El 14 de julio pasado, Dora Egber para tristeza de muchos, dejó su cuerpo físico, pero como está en lo compartido les cuento de ella en tiempo presente:
Psicóloga de profesión (de la UBA), militante desde su juventud. Hace exquisiteces judías con la ternura y el cuidado de lo que con orgullo es: una idishe mame. A cada amigo o compañero le dedica como regalo de cumpleaños la torta que quiera, con su toque delicado y su inigualable sabor. Sus ojos claros de color turquesa, y su rostro de raíz europea, remiten a una esencia y guardan una tristeza que de tan transparente y clara, pronto nos llega al alma. Su dramatismo se compensa con la belleza de sus movimientos delicados. Unas manos que amasan los más finos hojaldres también supieron de la avidez del tabaco. Su voz carraspea quejas de alguien que ha vivido, con mucho compromiso, los sucesos políticos de la Argentina.

Al conocerla, Dora me conmovió con su sensibilidad y visión de la sociedad y sus conflictos, que por ser psicóloga, interpreta desde su profesión. Ella une su saber con la política. Comprende los problemas humanos desde una visión que involucra al inconsciente colectivo y su modificación en el tiempo. Toda sociedad también es parte de un imaginario social. Los traumas individuales y males que aquejan nuestra psiquis están anclados a nuestro devenir socio-político.
Me recordó siempre a mi primera terapeuta, la psicóloga Ana Ulanovski, otra gran mujer, judía, psicoanalista, comunista, feminista, comprometida con los derechos de los trabajadores. Siento que al representarla a Dora también está Ana en ella y en todas las profesionales de la salud mental que hacen su labor callada y artesanal haciendo esfuerzos por llevar la terapia a personas de escasos recursos. Sabemos que aún nos falta hacer un fino trabajo para lograr que la salud mental sea reconocida en las obras sociales y sea accesible a todos los sectores.

Dora Egber en primera persona
“Soy psicóloga.
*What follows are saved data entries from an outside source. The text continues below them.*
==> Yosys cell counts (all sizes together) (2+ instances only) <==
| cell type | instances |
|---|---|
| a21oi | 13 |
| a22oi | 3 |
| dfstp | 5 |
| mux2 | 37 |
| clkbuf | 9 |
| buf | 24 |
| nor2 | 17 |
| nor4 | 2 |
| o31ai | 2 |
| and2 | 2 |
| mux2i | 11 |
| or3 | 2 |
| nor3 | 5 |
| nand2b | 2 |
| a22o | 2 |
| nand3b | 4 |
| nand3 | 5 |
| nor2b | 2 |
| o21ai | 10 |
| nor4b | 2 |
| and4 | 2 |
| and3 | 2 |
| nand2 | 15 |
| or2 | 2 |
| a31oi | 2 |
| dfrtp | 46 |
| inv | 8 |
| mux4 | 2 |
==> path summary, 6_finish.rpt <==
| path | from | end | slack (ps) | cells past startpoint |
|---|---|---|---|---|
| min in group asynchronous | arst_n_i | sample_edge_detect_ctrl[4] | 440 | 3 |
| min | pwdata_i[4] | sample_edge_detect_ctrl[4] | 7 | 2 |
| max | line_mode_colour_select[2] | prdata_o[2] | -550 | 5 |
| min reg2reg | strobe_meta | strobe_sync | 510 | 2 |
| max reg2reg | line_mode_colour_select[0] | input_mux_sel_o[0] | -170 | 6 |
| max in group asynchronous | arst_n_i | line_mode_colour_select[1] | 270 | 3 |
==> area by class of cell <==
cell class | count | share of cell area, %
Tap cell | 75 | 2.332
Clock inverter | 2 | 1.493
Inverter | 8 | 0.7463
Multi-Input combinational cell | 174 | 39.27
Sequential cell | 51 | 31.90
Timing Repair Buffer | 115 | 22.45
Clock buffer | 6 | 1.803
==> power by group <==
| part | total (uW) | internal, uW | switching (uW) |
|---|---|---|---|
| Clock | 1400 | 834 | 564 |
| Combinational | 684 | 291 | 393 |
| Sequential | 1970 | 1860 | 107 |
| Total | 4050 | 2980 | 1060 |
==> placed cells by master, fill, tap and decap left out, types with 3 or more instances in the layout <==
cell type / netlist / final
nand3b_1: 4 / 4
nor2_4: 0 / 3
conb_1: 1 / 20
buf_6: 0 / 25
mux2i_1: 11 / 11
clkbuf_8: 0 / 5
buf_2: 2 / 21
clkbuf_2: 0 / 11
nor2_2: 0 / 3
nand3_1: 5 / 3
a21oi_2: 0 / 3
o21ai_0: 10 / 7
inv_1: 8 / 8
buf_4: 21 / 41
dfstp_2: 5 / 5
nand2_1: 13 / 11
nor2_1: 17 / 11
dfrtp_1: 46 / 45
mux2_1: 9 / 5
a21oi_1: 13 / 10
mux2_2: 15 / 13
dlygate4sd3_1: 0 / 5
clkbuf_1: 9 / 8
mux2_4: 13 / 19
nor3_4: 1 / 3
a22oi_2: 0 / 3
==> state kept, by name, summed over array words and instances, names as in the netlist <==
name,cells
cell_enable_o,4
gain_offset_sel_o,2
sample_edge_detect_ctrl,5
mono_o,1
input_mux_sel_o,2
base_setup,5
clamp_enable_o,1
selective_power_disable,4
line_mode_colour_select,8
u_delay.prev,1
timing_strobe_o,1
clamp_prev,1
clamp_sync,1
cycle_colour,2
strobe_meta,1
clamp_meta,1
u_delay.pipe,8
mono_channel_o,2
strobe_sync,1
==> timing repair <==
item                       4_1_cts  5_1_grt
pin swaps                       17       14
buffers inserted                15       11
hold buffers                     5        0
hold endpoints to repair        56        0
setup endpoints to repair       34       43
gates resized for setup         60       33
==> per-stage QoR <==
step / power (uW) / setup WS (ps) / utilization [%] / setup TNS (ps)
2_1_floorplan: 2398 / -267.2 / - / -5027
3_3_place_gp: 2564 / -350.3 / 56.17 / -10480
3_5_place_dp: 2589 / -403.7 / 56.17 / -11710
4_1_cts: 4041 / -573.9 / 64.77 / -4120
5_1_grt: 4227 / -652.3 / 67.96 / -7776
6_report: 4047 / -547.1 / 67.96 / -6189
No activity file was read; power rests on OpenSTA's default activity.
===== src/design/epi_pkg.sv =====
// epi_pkg: constants for the external pin interrupt controller.
// assumes a 100 MHz core clock and an APB register slave with 32-bit data.
package epi_pkg;
  // ==========================================================
  // register offsets (printed offsets are not all word aligned)
  localparam logic [7:0] EPI_IDX_PIN_CHANGE_MASK_REG = 8'h15;
  localparam logic [7:0] EPI_IDX_CTRL_REG = 8'h35;
  localparam logic [7:0] EPI_IDX_FLAG_REG = 8'h3a;
  localparam logic [7:0] EPI_IDX_EN_REG = 8'h3b;
  localparam logic [9:0] EPI_ADDR_PIN_CHANGE_MASK = {EPI_IDX_PIN_CHANGE_MASK_REG, 2'b00};
  localparam logic [9:0] EPI_ADDR_CTRL = {EPI_IDX_CTRL_REG, 2'b00};
  localparam logic [9:0] EPI_ADDR_FLAG = {EPI_IDX_FLAG_REG, 2'b00};
  localparam logic [9:0] EPI_ADDR_EN = {EPI_IDX_EN_REG, 2'b00};
  localparam int EPI_ADDR_W = 10;
  // ==========================================================
  // field positions
  localparam int EPI_BIT_EXT = 6;
  localparam int EPI_BIT_PC = 5;
  localparam int EPI_NPC = 6;
  localparam logic [7:0] EPI_PIN_CHANGE_MASK_RW = 8'h3f;
  localparam logic [7:0] EPI_CTRL_RW = 8'h03;
  localparam logic [7:0] EPI_RESET_VAL = 8'h00;
  // ==========================================================
  // vector addresses
  localparam int EPI_VEC_W = 4;
  localparam logic [3:0] EPI_VEC_RESET = 4'h0;
  localparam logic [3:0] EPI_VEC_EXT = 4'h1;
  localparam logic [3:0] EPI_VEC_PC = 4'h2;
  localparam logic [3:0] EPI_VEC_LAST = 4'he;
  localparam int EPI_NPERIPH = 12;
  // ==========================================================
  // sense select
  typedef enum logic [1:0] {
    EPI_SENSE_LOW = 2'b00,
    EPI_SENSE_ANY = 2'b01,
    EPI_SENSE_FALL = 2'b10,
    EPI_SENSE_RISE = 2'b11
  } epi_sense_t;
endpackage : epi_pkg


===== src/design/epi_ctrl.sv =====
// epi_ctrl: external pin and pin-change interrupt controller with vectors.
// assumes the core handshakes one vector at a time via o_irq_req/i_irq_ack
// and drives its own global enable; pins arrive asynchronously.
//
// How it works
// - fifteen vectors, reset 0x0 through 0xE
// - all reset causes use vector zero
// - pins sensed regardless of their direction
// - masked-in pin toggle raises pin-change request
// - pin change also wakes without clock
// - low level wakes asynchronously from sleep
// - ext pin edges detected only by clocked logic
// - low level requests continuously while low
// - short low during wake gives no interrupt
// - sense select picks level/any/fall/rise
// - pin sampled first; pulses over clock detected
// - enable bit 6 with global enables ext
// - enable bit 5 with global enables change
// - ext flag sets on edge, clears on ack/write-one
// - ext flag held clear in level mode
// - change flag sets, clears on ack/write-one
// - mask bits 5:0 gate inputs, 7:6 zero
// - unused enable/flag bits read zero
`timescale 1ns/10ps
module epi_ctrl (
  input wire logic i_core_clk,
  input wire logic i_rstn,
  input wire logic i_psel,
  input wire logic i_penable,
  input wire logic i_pwrite,
  input wire logic [epi_pkg::EPI_ADDR_W-1:0] i_paddr,
  input wire logic [31:0] i_pwdata,
  output logic [31:0] o_prdata,
  output logic o_pready,
  output logic o_pslverr,
  input wire logic i_ext_irq_pin,
  input wire logic [epi_pkg::EPI_NPC-1:0] i_pin_change_inputs,
  input wire logic i_global_ie,
  input wire logic [epi_pkg::EPI_NPERIPH-1:0] i_periph_req,
  input wire logic i_reset_pin,
  input wire logic i_por,
  input wire logic i_bor,
  input wire logic i_wdt_reset,
  input wire logic i_irq_ack,
  output logic o_irq_req,
  output logic [epi_pkg::EPI_VEC_W-1:0] o_irq_vector,
  output logic o_wake,
  output logic o_sys_reset_req
);
  import epi_pkg::*;

  // ==========================================================
  // registers
  logic [7:0] pin_change_mask_r;
  logic [1:0] sense_r;
  logic ext_en_r;
  logic pc_en_r;
  logic ext_flag_r;
  logic pc_flag_r;
  epi_sense_t sense;
  assign sense = epi_sense_t'(sense_r);

  logic wr_acc;
  logic rd_acc;
  assign wr_acc = i_psel && i_penable && i_pwrite;
  assign rd_acc = i_psel && i_penable && !i_pwrite;

  // ==========================================================
  // pin synchronisers (pins may be driven by this part as outputs too)
  logic ext_s2_r;
  logic ext_d_r;
  logic [EPI_NPC-1:0] pc_s2_r;
  logic [EPI_NPC-1:0] pc_d_r;

  // the external pin idles high, so its stages reset high and no false
  // falling edge follows reset
  epi_sync2 #(
    .WIDTH(1),
    .RST_VAL(1'b1)
  ) ext_sync_u (
    .i_core_clk(i_core_clk),
    .i_rstn(i_rstn),
    .i_async(i_ext_irq_pin),
    .o_sync(ext_s2_r)
  );

  // pin-change stages reset low; the mask is clear after reset, so a
  // pin that differs cannot raise a request
  epi_sync2 #(
    .WIDTH(EPI_NPC),
    .RST_VAL('0)
  ) pc_sync_u (
    .i_core_clk(i_core_clk),
    .i_rstn(i_rstn),
    .i_async(i_pin_change_inputs),
    .o_sync(pc_s2_r)
  );

  // previous sampled level, the reference for edge detection
  always_ff @(posedge i_core_clk or negedge i_rstn) begin
    if (!i_rstn) begin
      ext_d_r <= 1'b1;
    end else begin
      ext_d_r <= ext_s2_r;
    end
  end

  // previous sampled levels, the reference for change detection
  always_ff @(posedge i_core_clk or negedge i_rstn) begin
    if (!i_rstn) begin
      pc_d_r <= '0;
    end else begin
      pc_d_r <= pc_s2_r;
    end
  end

  // ==========================================================
  // detection
  logic ext_edge;
  always_comb begin
    ext_edge = 1'b0;
    unique case (sense)
      EPI_SENSE_LOW: begin
        ext_edge = 1'b0;
      end
      EPI_SENSE_ANY: begin
        ext_edge = ext_s2_r ^ ext_d_r;
      end
      EPI_SENSE_FALL: begin
        ext_edge = ext_d_r && !ext_s2_r;
      end
      EPI_SENSE_RISE: begin
        ext_edge = !ext_d_r && ext_s2_r;
      end
    endcase
  end

  logic pc_event;
  assign pc_event = |((pc_s2_r ^ pc_d_r) & pin_change_mask_r[EPI_NPC-1:0]);

  // level request follows the synchronised pin, no flag involved
  logic ext_level_req;
  assign ext_level_req = (sense == EPI_SENSE_LOW) && !ext_s2_r;

  // ==========================================================
  // arbitration, lowest vector first
  logic ext_pend;
  logic pc_pend;
  assign ext_pend = ext_en_r && (ext_flag_r || ext_level_req);
  assign pc_pend = pc_en_r && pc_flag_r;

  logic [EPI_VEC_W-1:0] vec_sel;
  logic any_pend;
  always_comb begin
    vec_sel = EPI_VEC_RESET;
    any_pend = 1'b0;
    if (ext_pend) begin
      vec_sel = EPI_VEC_EXT;
      any_pend = 1'b1;
    end else if (pc_pend) begin
      vec_sel = EPI_VEC_PC;
      any_pend = 1'b1;
    end else begin
      for (int i = EPI_NPERIPH - 1; i >= 0; i--) begin
        if (i_periph_req[i]) begin
          vec_sel = EPI_VEC_PC + EPI_VEC_W'(i + 1);
          any_pend = 1'b1;
        end
      end
    end
  end

  // a new request is only launched while none is outstanding
  logic req_launch;
  assign req_launch = !o_irq_req && i_global_ie && any_pend;

  // request stays up until the core acknowledges it
  always_ff @(posedge i_core_clk or negedge i_rstn) begin
    if (!i_rstn) begin
      o_irq_req <= 1'b0;
    end else if (o_irq_req) begin
      if (i_irq_ack) begin
        o_irq_req <= 1'b0;
      end
    end else if (req_launch) begin
      o_irq_req <= 1'b1;
    end
  end

  // vector is loaded only as a request rises, so it holds still while
  // the request waits; a later, higher source waits for the next turn
  always_ff @(posedge i_core_clk or negedge i_rstn) begin
    if (!i_rstn) begin
      o_irq_vector <= EPI_VEC_RESET;
    end else if (req_launch) begin
      o_irq_vector <= vec_sel;
    end
  end

  logic ack_ext;
  logic ack_pc;
  assign ack_ext = o_irq_req && i_irq_ack && (o_irq_vector == EPI_VEC_EXT);
  assign ack_pc = o_irq_req && i_irq_ack && (o_irq_vector == EPI_VEC_PC);

  // software clears a flag by writing one to its bit
  logic flag_wr;
  logic ext_clr_wr;
  logic pc_clr_wr;
  assign flag_wr = wr_acc && (i_paddr == EPI_ADDR_FLAG);
  assign ext_clr_wr = flag_wr && i_pwdata[EPI_BIT_EXT];
  assign pc_clr_wr = flag_wr && i_pwdata[EPI_BIT_PC];

  // ==========================================================
  // flags: a set in the same cycle as a clear wins
  always_ff @(posedge i_core_clk or negedge i_rstn) begin
    if (!i_rstn) begin
      ext_flag_r <= 1'b0;
    end else if (sense == EPI_SENSE_LOW) begin
      ext_flag_r <= 1'b0;
    end else if (ext_edge) begin
      ext_flag_r <= 1'b1;
    end else if (ack_ext || ext_clr_wr) begin
      ext_flag_r <= 1'b0;
    end
  end

  always_ff @(posedge i_core_clk or negedge i_rstn) begin
    if (!i_rstn) begin
      pc_flag_r <= 1'b0;
    end else if (pc_event) begin
      pc_flag_r <= 1'b1;
    end else if (ack_pc || pc_clr_wr) begin
      pc_flag_r <= 1'b0;
    end
  end

  // ==========================================================
  // control registers
  // writes to unmapped addresses select nothing and are dropped
  logic mask_wr;
  logic ctrl_wr;
  logic en_wr;
  assign mask_wr = wr_acc && (i_paddr == EPI_ADDR_PIN_CHANGE_MASK);
  assign ctrl_wr = wr_acc && (i_paddr == EPI_ADDR_CTRL);
  assign en_wr = wr_acc && (i_paddr == EPI_ADDR_EN);

  // reserved mask bits are never stored, so they always read zero
  always_ff @(posedge i_core_clk or negedge i_rstn) begin
    if (!i_rstn) begin
      pin_change_mask_r <= EPI_RESET_VAL;
    end else if (mask_wr) begin
      pin_change_mask_r <= i_pwdata[7:0] & EPI_PIN_CHANGE_MASK_RW;
    end
  end

  // changing the sense while the pin moves may yield one stray edge
  always_ff @(posedge i_core_clk or negedge i_rstn) begin
    if (!i_rstn) begin
      sense_r <= EPI_SENSE_LOW;
    end else if (ctrl_wr) begin
      sense_r <= i_pwdata[1:0];
    end
  end

  always_ff @(posedge i_core_clk or negedge i_rstn) begin
    if (!i_rstn) begin
      ext_en_r <= 1'b0;
    end else if (en_wr) begin
      ext_en_r <= i_pwdata[EPI_BIT_EXT];
    end
  end

  always_ff @(posedge i_core_clk or negedge i_rstn) begin
    if (!i_rstn) begin
      pc_en_r <= 1'b0;
    end else if (en_wr) begin
      pc_en_r <= i_pwdata[EPI_BIT_PC];
    end
  end

  // ==========================================================
  // read path, zero-wait; unmapped addresses read zero with pslverr
  logic mapped;
  logic [7:0] rd_val;
  always_comb begin
    mapped = 1'b1;
    rd_val = 8'h00;
    unique case (i_paddr)
      EPI_ADDR_PIN_CHANGE_MASK: begin
        rd_val = pin_change_mask_r & EPI_PIN_CHANGE_MASK_RW;
      end
      EPI_ADDR_CTRL: begin
        rd_val = {6'h00, sense_r};
      end
      EPI_ADDR_FLAG: begin
        rd_val = {1'b0, ext_flag_r, pc_flag_r, 5'h00};
      end
      EPI_ADDR_EN: begin
        rd_val = {1'b0, ext_en_r, pc_en_r, 5'h00};
      end
      default: begin
        mapped = 1'b0;
      end
    endcase
  end

  always_ff @(posedge i_core_clk or negedge i_rstn) begin
    if (!i_rstn) begin
      o_prdata <= 32'h0000_0000;
    end else if (i_psel && !i_penable && !i_pwrite) begin
      o_prdata <= {24'h00_0000, rd_val};
    end
  end

  assign o_pready = 1'b1;
  assign o_pslverr = i_psel && i_penable && !mapped;

  // ==========================================================
  // asynchronous wake: combinational from the raw pins, because the
  // clock may be halted in deep sleep; only a wake source, never a flag
  // level and masked pin toggle relative to last sampled value
  assign o_wake = (ext_en_r && (sense == EPI_SENSE_LOW) && !i_ext_irq_pin)
                  || (pc_en_r && |((i_pin_change_inputs ^ pc_d_r)
                                   & pin_change_mask_r[EPI_NPC-1:0]));
  // a low gone before the clock resumes never reaches the request

  // all reset causes map to vector zero
  assign o_sys_reset_req = i_reset_pin || i_por || i_bor || i_wdt_reset;
  logic unused_rd;
  assign unused_rd = rd_acc;
endmodule : epi_ctrl
### src/rtl/rstc_pkg.sv
// What this block does
// - Active-mode watchdog timeout: full reset, timeout flag
// - Sleep watchdog timeout clears only PC and SP
// - Clear, halt or bad enable write clear watchdog
// - Watchdog period spans 2^8 to 2^18 slow ticks
// - Power-on reset starts program at address zero
// - Power-on sets port data and direction ones
// - Qualified supply-low gives full reset, sets flag
// - Short supply-low dips are ignored entirely
// - Low-voltage detection off in sleep or idle
// - Low-voltage flag bit 2, software clears only
// - Cause register bits 7..3 and 1 read zero
// - Writing 55h to flash control resets device
// - Timeout and power-down flags follow reset cause
// - Power-on disables interrupts, restarts watchdog, timers off
// - Bad enable field resets after delay, sets flag
// - Period select codes pick the eight dividers
// - Soft reset flag bit 0, software clears only
// - Halt sets power-down; clear or power-up clears
package rstc_pkg;
	// Clock rate and times
	localparam int unsigned CLK_MHZ = 20;
	localparam int unsigned LV_QUALIFY_NS = 120000;
	localparam int unsigned LV_QUALIFY_CYCLES = (LV_QUALIFY_NS * CLK_MHZ + 999) / 1000;
	localparam int unsigned SOFT_RESET_CYCLES = 16;
	localparam int unsigned RESET_PULSE_CYCLES = 4;
	// Register offsets
	localparam logic [7:0] OFS_WDT_CTRL = 8'h00;
	localparam logic [7:0] OFS_CAUSE = 8'h04;
	localparam logic [7:0] OFS_STATUS = 8'h08;
	localparam logic [7:0] OFS_FLASH1 = 8'h0C;
	// Values after reset and keys
	localparam logic [7:0] WDT_CTRL_RESET = 8'h53;
	localparam logic [7:0] FLASH1_RESET = 8'h00;
	localparam logic [4:0] WDT_EN_A = 5'h0A;
	localparam logic [4:0] WDT_EN_B = 5'h15;
	localparam logic [7:0] FLASH_RESET_KEY = 8'h55;
	// Field positions
	localparam int LV_FLAG_BIT = 2;
	localparam int SOFT_FLAG_BIT = 0;
	localparam int TIMEOUT_BIT = 0;
	localparam int PDOWN_BIT = 1;
	localparam int WS_MSB = 2;
	localparam int WE_LSB = 3;
	// Reset cause codes
	typedef enum logic [2:0] {
		CAUSE_POWER_ON = 3'h0,
		CAUSE_LOW_VOLTAGE = 3'h1,
		CAUSE_WDT_ACTIVE = 3'h2,
		CAUSE_WDT_SLEEP = 3'h3,
		CAUSE_WDT_FIELD = 3'h4,
		CAUSE_FLASH_KEY = 3'h5
	} cause_t;
	// Sequencer states
	typedef enum logic [2:0] {
		PH_RUN = 3'b001,
		PH_SOFT = 3'b010,
		PH_RESET = 3'b100
	} phase_t;
	// APB request from the master
	typedef struct packed {
		logic psel;
		logic penable;
		logic pwrite;
		logic [7:0] paddr;
		logic [31:0] pwdata;
	} apb_req_t;
	// Core events, same clock
	typedef struct packed {
		logic clear_wdt;
		logic halt;
		logic low_power;
	} cpu_event_t;
	// Reset outputs to the core
	typedef struct packed {
		logic full;
		logic core_clear;
		cause_t cause;
	} reset_out_t;
endpackage

### src/rtl/lv_qualifier.sv
`timescale 1ns/1ps
// Qualifies the supply-low pin over a run of clock cycles
module lv_qualifier import rstc_pkg::*; #(
	parameter int unsigned QUALIFY_CYCLES = LV_QUALIFY_CYCLES
) (
	input wire logic pclk,
	input wire logic presetn,
	input wire logic supply_low_pin,
	input wire logic hold_off,
	output logic lv_fire_q
);
	localparam int CW = $clog2(QUALIFY_CYCLES + 1);

	// ****************************************
	// State
	// ****************************************
	typedef struct packed {
		logic s1;
		logic s2;
		logic [CW-1:0] cnt;
		logic fire;
	} lvq_t;

	lvq_t q; // Registered state
	lvq_t d; // Next state

	// Counter must be able to count a run
	if (QUALIFY_CYCLES < 2) begin : g_bad_cycles
		$error("lv_qualifier: QUALIFY_CYCLES below 2");
	end

	// Count while the synchronised supply-low level stays high
	always_comb begin
		d = q;
		d.s1 = supply_low_pin;
		d.s2 = q.s1;
		d.fire = 1'b0;
		if (!q.s2 || hold_off) begin
			d.cnt = '0;
		end else if (q.cnt == CW'(QUALIFY_CYCLES - 1)) begin
			d.fire = 1'b1;
			d.cnt = '0;
		end else begin
			d.cnt = q.cnt + 1'b1;
		end
	end

	// State register
	always_ff @(posedge pclk or negedge presetn) begin
		if (!presetn) begin
			q <= '0;
		end else begin
			q <= d;
		end
	end

	assign lv_fire_q = q.fire;
endmodule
Mi vida ha sido muy sencilla. Soy de una familia de clase media. Siempre fui la oveja negra de la familia porque siempre me rebelé contra las injusticias. Mi primera movilización fue en el ´58, con compañeras de la secundaria. Me gustaba la psicología desde muy joven porque en ella encontraba respuestas sobre la vida y el comportamiento humano.
Mi vida militante empezó cuando conocí a mi primera pareja, en un partido de izquierda maoísta. Fui a vivir a la villa, fui obrera y allí aprendí un montón, aprendí a amar -entender- al pueblo.
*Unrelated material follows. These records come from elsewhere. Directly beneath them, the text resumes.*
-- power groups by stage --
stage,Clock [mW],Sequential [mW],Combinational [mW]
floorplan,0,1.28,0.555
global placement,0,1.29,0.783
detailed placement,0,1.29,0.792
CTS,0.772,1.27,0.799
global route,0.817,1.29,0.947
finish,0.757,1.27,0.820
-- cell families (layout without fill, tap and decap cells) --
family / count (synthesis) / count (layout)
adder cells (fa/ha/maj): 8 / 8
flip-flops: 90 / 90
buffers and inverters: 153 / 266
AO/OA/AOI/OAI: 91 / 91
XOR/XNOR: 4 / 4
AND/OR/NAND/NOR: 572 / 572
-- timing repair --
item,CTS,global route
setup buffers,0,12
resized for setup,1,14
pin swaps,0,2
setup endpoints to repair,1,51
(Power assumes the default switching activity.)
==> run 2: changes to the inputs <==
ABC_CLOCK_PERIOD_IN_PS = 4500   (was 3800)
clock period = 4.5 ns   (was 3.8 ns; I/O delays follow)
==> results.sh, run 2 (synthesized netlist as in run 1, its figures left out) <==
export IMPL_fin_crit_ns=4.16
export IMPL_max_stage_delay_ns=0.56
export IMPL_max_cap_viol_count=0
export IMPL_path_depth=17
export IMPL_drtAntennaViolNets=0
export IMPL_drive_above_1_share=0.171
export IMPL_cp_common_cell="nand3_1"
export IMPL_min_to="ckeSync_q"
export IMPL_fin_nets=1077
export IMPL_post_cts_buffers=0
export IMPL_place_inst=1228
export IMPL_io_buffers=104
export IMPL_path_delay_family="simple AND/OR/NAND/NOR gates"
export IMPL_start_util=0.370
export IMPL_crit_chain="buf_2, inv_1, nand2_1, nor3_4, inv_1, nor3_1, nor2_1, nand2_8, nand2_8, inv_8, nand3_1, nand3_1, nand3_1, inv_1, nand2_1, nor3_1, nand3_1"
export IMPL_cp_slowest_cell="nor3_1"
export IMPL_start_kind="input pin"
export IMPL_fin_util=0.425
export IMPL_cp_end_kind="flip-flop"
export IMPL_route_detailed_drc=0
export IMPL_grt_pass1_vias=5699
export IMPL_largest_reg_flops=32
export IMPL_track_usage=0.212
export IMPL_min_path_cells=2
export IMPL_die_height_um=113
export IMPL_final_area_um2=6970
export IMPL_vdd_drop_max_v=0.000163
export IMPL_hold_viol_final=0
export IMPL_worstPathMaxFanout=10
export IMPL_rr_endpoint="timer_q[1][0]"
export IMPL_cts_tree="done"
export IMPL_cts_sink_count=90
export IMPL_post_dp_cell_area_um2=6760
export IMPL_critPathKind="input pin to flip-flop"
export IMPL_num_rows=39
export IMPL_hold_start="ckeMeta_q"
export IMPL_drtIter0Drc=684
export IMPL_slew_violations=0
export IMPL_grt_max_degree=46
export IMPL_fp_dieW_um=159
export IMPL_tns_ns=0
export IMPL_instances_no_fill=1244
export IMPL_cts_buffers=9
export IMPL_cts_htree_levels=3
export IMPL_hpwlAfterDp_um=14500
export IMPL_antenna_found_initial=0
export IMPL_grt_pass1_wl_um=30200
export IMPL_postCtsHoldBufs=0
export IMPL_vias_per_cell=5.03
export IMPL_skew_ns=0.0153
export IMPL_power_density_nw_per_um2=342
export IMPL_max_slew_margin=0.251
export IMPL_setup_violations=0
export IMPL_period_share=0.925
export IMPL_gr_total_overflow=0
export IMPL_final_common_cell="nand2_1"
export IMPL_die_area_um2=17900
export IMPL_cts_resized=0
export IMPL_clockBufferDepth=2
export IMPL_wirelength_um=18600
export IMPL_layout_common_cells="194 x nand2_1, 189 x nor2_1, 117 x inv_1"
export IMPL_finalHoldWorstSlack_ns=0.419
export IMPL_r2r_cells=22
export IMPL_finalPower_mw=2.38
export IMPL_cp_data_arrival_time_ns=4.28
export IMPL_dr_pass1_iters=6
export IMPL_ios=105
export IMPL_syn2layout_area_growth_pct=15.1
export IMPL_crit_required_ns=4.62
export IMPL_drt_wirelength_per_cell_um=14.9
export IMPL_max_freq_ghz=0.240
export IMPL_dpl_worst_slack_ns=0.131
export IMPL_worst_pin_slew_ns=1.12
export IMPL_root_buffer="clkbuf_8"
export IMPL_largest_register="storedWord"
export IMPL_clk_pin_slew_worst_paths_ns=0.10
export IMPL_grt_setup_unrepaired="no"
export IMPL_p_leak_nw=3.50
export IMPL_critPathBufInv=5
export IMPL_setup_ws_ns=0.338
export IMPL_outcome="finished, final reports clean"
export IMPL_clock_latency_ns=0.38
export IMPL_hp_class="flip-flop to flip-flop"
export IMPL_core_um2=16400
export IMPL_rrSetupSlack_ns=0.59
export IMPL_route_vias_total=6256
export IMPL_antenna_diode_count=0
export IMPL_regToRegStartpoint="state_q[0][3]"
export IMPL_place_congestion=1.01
Durante la dictadura estudié la carrera y mientras, trabajaba en el gremio de la publicidad. Hubo una lucha de los encuestadores con una empresa, entonces me eligieron delegada y formé parte de la comisión directiva. Ahí adquirí un conocimiento de lo gremial que me encanta. Cuando me recibí, ya tenía un hijo chiquito. Me recibí y empecé el trabajo hospitalario ad honorem, hasta tener mi trabajo remunerado. También participé en el colegio de psicólogos. Me acerqué a la CTA y ahí participé del FRENAPO, Frente Nacional contra la Pobreza, en un marco de acompañamiento.

El 2001 en cuanto el presidente De La Rúa decretó el estado de sitio, salí a la calle y conocí a las mujeres vecinas con las cuales formamos la Asamblea hasta el día de hoy. Se armó un grupo humano con vínculos muy fuertes. Nos fortalece luchar juntas, y gracias a esto hemos logrado lo que tanto esfuerzo le llevó a nuestro barrio: conseguir la plaza con el espacio verde que se reclamaba desde hacía setenta años. Participé, además de la Asamblea de Salud y Educación del Hospital, entre los años 2002 y 2012.
Pertenecer a esta serie de esculturas me parece un gran honor que María Claudia nos hace. El trabajo social es una necesidad para mí. Funciona como una fuerza interna que me obliga a tomar posición frente al mundo y frente a mí misma. Soy una militante de base, como una mujer de barrio”.